The output end, or axon, of a normal neuron is typically long and stringy. But when the Hungarian team used electron and light microscopes to examine brain tissue from rats and humans, they found that neurogliaform cells have bushy axons with many branches. These bushy axons are densely populated with sites where GABA can be released into the extracellular space, the team found. Elsewhere in the brain this occurs mainly at synapses, but only 11 of the 50 release sites examined in neurogliaform cells corresponded to a synapse, the researchers report today in Nature. Additional experiments confirmed that a single neurogliaform cell, when stimulated, releases enough GABA to inhibit the activity of nearby neurons not connected by synapses.
"That's a very striking finding," says Dimitri Kullmann, a neuroscientist at University College London. "Rather than a hose pointing at rose bushes, [the bushy axon is] like a sprinkler on your lawn." Previous studies have shown that neurotransmitters such as serotonin can carry messages to other cells that lack synaptic connections, Kullmann notes, but this is the first study to show that a single neuron can use GABA to communicate with other cells sans synapses.
The researchers also showed that neurogliaform cells contain receptors that can pick up even very low levels of GABA, suggesting that they are designed to communicate among themselves as well as with other types of cells. These same receptors are also sensitive to neurosteroids, molecules synthesized in the brain that are linked to anxiety and depression. Concentrations of these molecules can fluctuate with a woman's menstrual cycle or during pregnancy or periods of stress.
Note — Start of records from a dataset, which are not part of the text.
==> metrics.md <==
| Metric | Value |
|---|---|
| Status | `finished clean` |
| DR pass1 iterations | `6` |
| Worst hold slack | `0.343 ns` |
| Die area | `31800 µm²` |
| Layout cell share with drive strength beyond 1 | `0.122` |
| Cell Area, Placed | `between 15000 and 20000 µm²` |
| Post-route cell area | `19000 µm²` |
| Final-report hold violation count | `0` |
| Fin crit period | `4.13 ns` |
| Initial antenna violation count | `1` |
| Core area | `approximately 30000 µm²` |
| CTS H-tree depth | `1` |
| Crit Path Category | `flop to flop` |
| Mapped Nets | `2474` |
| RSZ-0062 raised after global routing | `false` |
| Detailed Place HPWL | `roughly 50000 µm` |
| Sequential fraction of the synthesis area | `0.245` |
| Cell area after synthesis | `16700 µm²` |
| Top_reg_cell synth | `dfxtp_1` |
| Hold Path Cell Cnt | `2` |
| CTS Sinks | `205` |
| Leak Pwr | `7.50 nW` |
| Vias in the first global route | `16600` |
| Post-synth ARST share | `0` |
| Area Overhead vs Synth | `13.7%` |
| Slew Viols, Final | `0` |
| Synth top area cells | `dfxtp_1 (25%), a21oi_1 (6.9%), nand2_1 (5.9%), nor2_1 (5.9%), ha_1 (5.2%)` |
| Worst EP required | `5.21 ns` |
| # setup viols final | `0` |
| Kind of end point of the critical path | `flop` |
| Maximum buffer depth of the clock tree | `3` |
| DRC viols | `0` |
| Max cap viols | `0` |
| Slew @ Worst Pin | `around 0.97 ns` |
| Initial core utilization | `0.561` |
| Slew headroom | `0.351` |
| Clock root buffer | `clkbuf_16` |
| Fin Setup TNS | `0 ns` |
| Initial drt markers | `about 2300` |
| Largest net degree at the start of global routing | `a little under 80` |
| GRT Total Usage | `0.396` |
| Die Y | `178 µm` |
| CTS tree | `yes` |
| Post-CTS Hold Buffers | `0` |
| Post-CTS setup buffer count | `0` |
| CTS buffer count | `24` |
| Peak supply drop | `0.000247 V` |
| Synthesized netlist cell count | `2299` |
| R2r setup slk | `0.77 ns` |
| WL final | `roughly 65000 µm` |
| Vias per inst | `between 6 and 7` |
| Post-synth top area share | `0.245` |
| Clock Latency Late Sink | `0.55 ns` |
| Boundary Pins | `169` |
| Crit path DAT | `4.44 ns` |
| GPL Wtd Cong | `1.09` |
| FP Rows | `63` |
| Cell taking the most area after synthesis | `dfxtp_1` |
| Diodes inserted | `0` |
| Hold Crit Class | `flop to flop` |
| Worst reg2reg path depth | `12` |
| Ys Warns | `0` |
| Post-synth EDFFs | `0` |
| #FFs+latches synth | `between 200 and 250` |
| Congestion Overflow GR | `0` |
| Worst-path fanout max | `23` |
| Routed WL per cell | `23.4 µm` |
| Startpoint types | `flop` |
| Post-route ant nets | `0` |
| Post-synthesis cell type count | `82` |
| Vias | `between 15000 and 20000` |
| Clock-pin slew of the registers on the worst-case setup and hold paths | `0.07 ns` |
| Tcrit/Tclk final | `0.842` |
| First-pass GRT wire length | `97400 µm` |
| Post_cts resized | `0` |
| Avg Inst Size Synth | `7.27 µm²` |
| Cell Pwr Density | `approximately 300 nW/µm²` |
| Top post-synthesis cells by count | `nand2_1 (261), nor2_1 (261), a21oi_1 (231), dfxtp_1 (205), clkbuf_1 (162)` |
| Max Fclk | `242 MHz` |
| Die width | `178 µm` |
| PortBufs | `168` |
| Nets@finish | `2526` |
<file path="src/rtl/score_keeper_pkg.sv">
`default_nettype none
// ============================================================================
//  Module   : score_pkg
//  Brief    : Shared constants, widths and lane-state encoding for the
//             score_keeper block and its lane_judge sub-module.
//  Revision : 1.0 - initial release
// ============================================================================
package score_pkg;

   localparam int NUM_LANES = 5;
   localparam int SCORE_MAX = 99999;
   localparam int SCORE_W   = 17;
   localparam int COMBO_W   = 8;

   // Per-lane judging state; 2-bit encoding with explicit values
   typedef enum logic [1:0] {
      EMPTY = 2'd0,
      LIVE  = 2'd1,
      SPENT = 2'd2
   } lane_state_t;

endpackage
`default_nettype wire

</file>
<file path="src/rtl/score_keeper_lane_judge.sv">
`default_nettype none
// ============================================================================
//  Module   : lane_judge
//  Brief    : One lane of the note judge: button press detection, the
//             EMPTY/LIVE/SPENT judging FSM, registered hit/miss/ghost pulses
//             and the per-lane hit-flash frame counter.
//  Revision : 1.0 - initial release
// ============================================================================
module lane_judge
   import score_pkg::*;
#(
   parameter int FLASH_FRAMES = 6
) (
   input  logic clk,
   input  logic reset,
   input  logic frame_tick,
   input  logic btn,
   input  logic note_in_zone,
   output logic hit,
   output logic miss,
   output logic ghost,
   output logic flash
);

   localparam int CNT_W = (FLASH_FRAMES < 1) ? 1 : $clog2(FLASH_FRAMES + 1);

   logic             r_btn_q;
   logic             w_press;
   lane_state_t      r_state;
   lane_state_t      w_next_state;
   logic             w_hit;
   logic             w_miss;
   logic             w_ghost;
   logic             r_hit;
   logic             r_miss;
   logic             r_ghost;
   logic [CNT_W-1:0] r_flash_cnt;

   // Previous button level; reset to 1 so a button held through reset is not a press
   always_ff @(posedge clk) begin
      if (reset) r_btn_q <= 1'b1;
      else       r_btn_q <= btn;
   end

   assign w_press = btn & ~r_btn_q;

   // FSM state register
   always_ff @(posedge clk) begin
      if (reset) r_state <= EMPTY;
      else       r_state <= w_next_state;
   end

   // FSM next state: a press while judgeable always wins over the zone falling
   always_comb begin
      w_next_state = r_state;
      case (r_state)
         EMPTY: begin
            if (note_in_zone) w_next_state = w_press ? SPENT : LIVE;
         end
         LIVE: begin
            if (w_press)            w_next_state = SPENT;
            else if (!note_in_zone) w_next_state = EMPTY;
         end
         SPENT: begin
            if (!note_in_zone) w_next_state = EMPTY;
         end
         default: w_next_state = EMPTY;
      endcase
   end

   // FSM outputs: judgement events for the current cycle
   always_comb begin
      w_hit   = 1'b0;
      w_miss  = 1'b0;
      w_ghost = 1'b0;
      case (r_state)
         EMPTY: begin
            w_hit   = note_in_zone & w_press;
            w_ghost = ~note_in_zone & w_press;
         end
         LIVE: begin
            w_hit  = w_press;
            w_miss = ~w_press & ~note_in_zone;
         end
         default: ;
      endcase
   end

   // One-cycle judgement pulses, presented the cycle after the event
   always_ff @(posedge clk) begin
      if (reset) begin
         r_hit   <= 1'b0;
         r_miss  <= 1'b0;
         r_ghost <= 1'b0;
      end else begin
         r_hit   <= w_hit;
         r_miss  <= w_miss;
         r_ghost <= w_ghost;
      end
   end

   // Flash counter: a hit reloads it (beating a coincident frame decrement)
   always_ff @(posedge clk) begin
      if (reset)
         r_flash_cnt <= '0;
      else if (r_hit)
         r_flash_cnt <= CNT_W'(FLASH_FRAMES);
      else if (frame_tick && (r_flash_cnt != '0))
         r_flash_cnt <= r_flash_cnt - 1'b1;
   end

   assign hit   = r_hit;
   assign miss  = r_miss;
   assign ghost = r_ghost;
   assign flash = (r_flash_cnt != '0);

endmodule
`default_nettype wire

</file>
<file path="src/rtl/score_keeper.sv">
`default_nettype none
// ============================================================================
//  Module   : score_keeper
//  Brief    : Judges button presses against notes in the hit zone on every
//             lane, accumulates a saturating 0..99999 score, a combo count
//             and a derived score multiplier, and drives hit-flash flags.
//  Options  : GHOST_PENALTY_EN - when defined, a ghost press (button press
//             with no note in the zone) clears the combo like a miss.
//  Revision : 1.0 - initial release
// ============================================================================
module score_keeper
   import score_pkg::*;
#(
   parameter int NUM_LANES      = 5,
   parameter int POINTS_PER_HIT = 10,
   parameter int COMBO_STEP     = 10,
   parameter int MULT_MAX       = 4,
   parameter int FLASH_FRAMES   = 6
) (
   input  logic                 clk,
   input  logic                 reset,
   input  logic                 frame_tick,
   input  logic [NUM_LANES-1:0] btn,
   input  logic [NUM_LANES-1:0] note_in_zone,
   output logic [SCORE_W-1:0]   score,
   output logic [COMBO_W-1:0]   combo,
   output logic [2:0]           multiplier,
   output logic [NUM_LANES-1:0] hit_flash
);

   localparam int N_W   = $clog2(NUM_LANES + 1);
   localparam int ADD_W = 18;

   logic [NUM_LANES-1:0] w_hit;
   logic [NUM_LANES-1:0] w_miss;
   logic [NUM_LANES-1:0] w_ghost;
   logic [NUM_LANES-1:0] w_flash;
   logic [N_W-1:0]       w_n;
   logic [COMBO_W-1:0]   w_steps;
   logic [ADD_W-1:0]     w_add;
   logic [ADD_W-1:0]     w_sum;
   logic [SCORE_W-1:0]   w_score_next;
   logic [COMBO_W:0]     w_combo_sum;
   logic [COMBO_W-1:0]   w_combo_next;
   logic                 w_clear;
   logic [SCORE_W-1:0]   r_score;
   logic [COMBO_W-1:0]   r_combo;

   for (genvar i = 0; i < NUM_LANES; i++) begin : g_lane
      lane_judge #(
         .FLASH_FRAMES (FLASH_FRAMES)
      ) u_lane_judge (
         .clk          (clk),
         .reset        (reset),
         .frame_tick   (frame_tick),
         .btn          (btn[i]),
         .note_in_zone (note_in_zone[i]),
         .hit          (w_hit[i]),
         .miss         (w_miss[i]),
         .ghost        (w_ghost[i]),
         .flash        (w_flash[i])
      );
   end

   // Number of lanes hit this cycle
   always_comb begin
      w_n = '0;
      for (int i = 0; i < NUM_LANES; i++)
         w_n = w_n + N_W'(w_hit[i]);
   end

   // Multiplier follows the combo register directly, so hits score at the pre-update value
   always_comb begin
      w_steps = r_combo / COMBO_W'(COMBO_STEP);
      if (w_steps >= COMBO_W'(MULT_MAX - 1))
         multiplier = 3'(MULT_MAX);
      else
         multiplier = 3'(w_steps) + 3'd1;
   end

`ifdef GHOST_PENALTY_EN
   // Combo break condition: any miss or any ghost press
   always_comb begin
      w_clear = (|w_miss) | (|w_ghost);
   end
`else
   logic w_ghost_unused;
   assign w_ghost_unused = |w_ghost;

   // Combo break condition: any miss; ghost presses carry no penalty
   always_comb begin
      w_clear = |w_miss;
   end
`endif

   // Next score and combo, both saturating; misses zero the combo but hits still score
   always_comb begin
      w_add       = ADD_W'(POINTS_PER_HIT) * ADD_W'(multiplier) * ADD_W'(w_n);
      w_sum       = ADD_W'(r_score) + w_add;
      w_combo_sum = {1'b0, r_combo} + (COMBO_W + 1)'(w_n);
      if (w_sum > ADD_W'(SCORE_MAX))
         w_score_next = SCORE_W'(SCORE_MAX);
      else
         w_score_next = w_sum[SCORE_W-1:0];
      if (w_clear)
         w_combo_next = '0;
      else if (w_combo_sum[COMBO_W])
         w_combo_next = {COMBO_W{1'b1}};
      else
         w_combo_next = w_combo_sum[COMBO_W-1:0];
   end

   // Score and combo registers
   always_ff @(posedge clk) begin
      if (reset) begin
         r_score <= '0;
         r_combo <= '0;
      end else begin
         r_score <= w_score_next;
         r_combo <= w_combo_next;
      end
   end

   assign score     = r_score;
   assign combo     = r_combo;
   assign hit_flash = w_flash;

endmodule
`default_nettype wire
</file>
==> src/rtl/crc_dma_feeder.sv <==
// crc_dma_feeder
//  Bus-mastering feeder upstream of the CRC32 peripheral. Software programs a
//  source address (SRC) and a word count (LEN), then writes START. Each word is
//  read from memory on a valid/ready master port and written into the CRC DATA
//  register through the CRC slave port. DONE (and irq when IRQ_EN is set) is
//  raised when the last word has been accepted by the CRC.
// Ports
//  clk, reset            system clock, synchronous active-high reset
//  select/wstrb/addr/    CPU slave port: 0x0 CTRL, 0x4 SRC, 0x8 LEN, 0xC REMAIN;
//  data_i/ready/data_o   ready and read data are registered (one cycle after select)
//  mem_*                 memory read master, one outstanding request
//  crc_*                 CRC slave master, one-cycle crc_select per pushed word
//  irq                   level, DONE & IRQ_EN
module crc_dma_feeder #(
  parameter int unsigned LEN_W         = 16,
  parameter logic [3:0]  CRC_DATA_ADDR = 4'h8
) (
  input  logic        clk,
  input  logic        reset,
  input  logic        select,
  input  logic [3:0]  wstrb,
  input  logic [3:0]  addr,
  input  logic [31:0] data_i,
  output logic        ready,
  output logic [31:0] data_o,
  output logic        mem_valid,
  input  logic        mem_ready,
  output logic [31:0] mem_addr,
  input  logic [31:0] mem_rdata,
  output logic        crc_select,
  output logic [3:0]  crc_wstrb,
  output logic [3:0]  crc_addr,
  output logic [31:0] crc_data,
  input  logic        crc_ready,
  output logic        irq
);

  typedef enum logic [1:0] {S_IDLE, S_FETCH, S_PUSH, S_WAIT_CRC} state_t;

  state_t             state_q, state_d;
  logic [31:0]        src_q, src_d;
  logic [LEN_W-1:0]   len_q, len_d;
  logic [LEN_W-1:0]   remain_q, remain_d;
  logic [31:0]        ptr_q, ptr_d;
  logic [31:0]        crc_data_q, crc_data_d;
  logic [31:0]        data_o_q, data_o_d;
  logic               ready_q, ready_d;
  logic               irq_en_q, irq_en_d;
  logic               done_q, done_d;
  logic               abort_q, abort_d;

  logic wr, rd, ctrl_wr, start, abort, busy;

  always_comb begin
    state_d    = state_q;
    src_d      = src_q;
    len_d      = len_q;
    remain_d   = remain_q;
    ptr_d      = ptr_q;
    crc_data_d = crc_data_q;
    irq_en_d   = irq_en_q;
    done_d     = done_q;
    abort_d    = abort_q;
    data_o_d   = '0;

    wr      = select && (wstrb != 4'h0);
    rd      = select && (wstrb == 4'h0);
    ctrl_wr = wr && (addr == 4'h0);
    start   = ctrl_wr && data_i[0];
    abort   = ctrl_wr && data_i[1];
    busy    = (state_q != S_IDLE);
    ready_d = select;

    if (rd) begin
      case (addr)
        4'h0:    data_o_d = {29'd0, irq_en_q, done_q, busy};
        4'h4:    data_o_d = {src_q[31:2], 2'b00};
        4'h8:    data_o_d = 32'(len_q);
        4'hC:    data_o_d = 32'(remain_q);
        default: data_o_d = '0;
      endcase
    end

    // DONE_CLR is applied first so that a START in the same write overrides it.
    if (ctrl_wr) begin
      irq_en_d = data_i[2];
      if (data_i[3]) done_d = 1'b0;
    end

    if (wr && !busy) begin
      if (addr == 4'h4) src_d = {data_i[31:2], 2'b00};
      if (addr == 4'h8) len_d = data_i[LEN_W-1:0];
    end

    case (state_q)
      S_IDLE: begin
        abort_d = 1'b0;
        if (start) begin
          ptr_d    = src_q;
          remain_d = len_q;
          if (len_q == '0) begin
            done_d = 1'b1;
          end else begin
            done_d  = 1'b0;
            state_d = S_FETCH;
          end
        end
      end
      S_FETCH: begin
        if (abort) begin
          state_d = S_IDLE;
        end else if (mem_ready) begin
          crc_data_d = mem_rdata;
          state_d    = S_PUSH;
        end
      end
      S_PUSH: begin
        // The strobe of this cycle is already on the bus; abort only stops
        // the handshake tracking that would follow it.
        state_d = abort ? S_IDLE : S_WAIT_CRC;
      end
      S_WAIT_CRC: begin
        // An abort arriving here is remembered until the CRC acknowledges.
        if (abort) abort_d = 1'b1;
        if (crc_ready) begin
          ptr_d    = ptr_q + 32'd4;
          remain_d = remain_q - LEN_W'(1);
          if (remain_q == LEN_W'(1)) begin
            done_d  = 1'b1;
            state_d = S_IDLE;
          end else if (abort || abort_q) begin
            state_d = S_IDLE;
          end else begin
            state_d = S_FETCH;
          end
        end
      end
      default: state_d = S_IDLE;
    endcase
  end

  always_ff @(posedge clk) begin
    if (reset) begin
      state_q    <= S_IDLE;
      src_q      <= '0;
      len_q      <= '0;
      remain_q   <= '0;
      ptr_q      <= '0;
      crc_data_q <= '0;
      data_o_q   <= '0;
      ready_q    <= 1'b0;
      irq_en_q   <= 1'b0;
      done_q     <= 1'b0;
      abort_q    <= 1'b0;
    end else begin
      state_q    <= state_d;
      src_q      <= src_d;
      len_q      <= len_d;
      remain_q   <= remain_d;
      ptr_q      <= ptr_d;
      crc_data_q <= crc_data_d;
      data_o_q   <= data_o_d;
      ready_q    <= ready_d;
      irq_en_q   <= irq_en_d;
      done_q     <= done_d;
      abort_q    <= abort_d;
    end
  end

  assign ready      = ready_q;
  assign data_o     = data_o_q;
  assign mem_valid  = (state_q == S_FETCH);
  assign mem_addr   = {ptr_q[31:2], 2'b00};
  assign crc_select = (state_q == S_PUSH);
  assign crc_wstrb  = crc_select ? 4'hF : 4'h0;
  assign crc_addr   = CRC_DATA_ADDR;
  assign crc_data   = crc_data_q;
  assign irq        = done_q & irq_en_q;

endmodule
So the authors posit that fluctuations in neurosteroid concentrations might affect the activity of these neurogliaform cells.
Clinical implications aside, the new work represents an important milestone in our understanding of the brain, says Alexey Semyanov, a neurophysiologist at the RIKEN Brain Science Institute in Japan. "Most of physiology now focuses on synaptic signaling, but extrasynaptic signaling cannot be ignored anymore," he says. "You can't explain how the brain works ... just based on synaptic communication."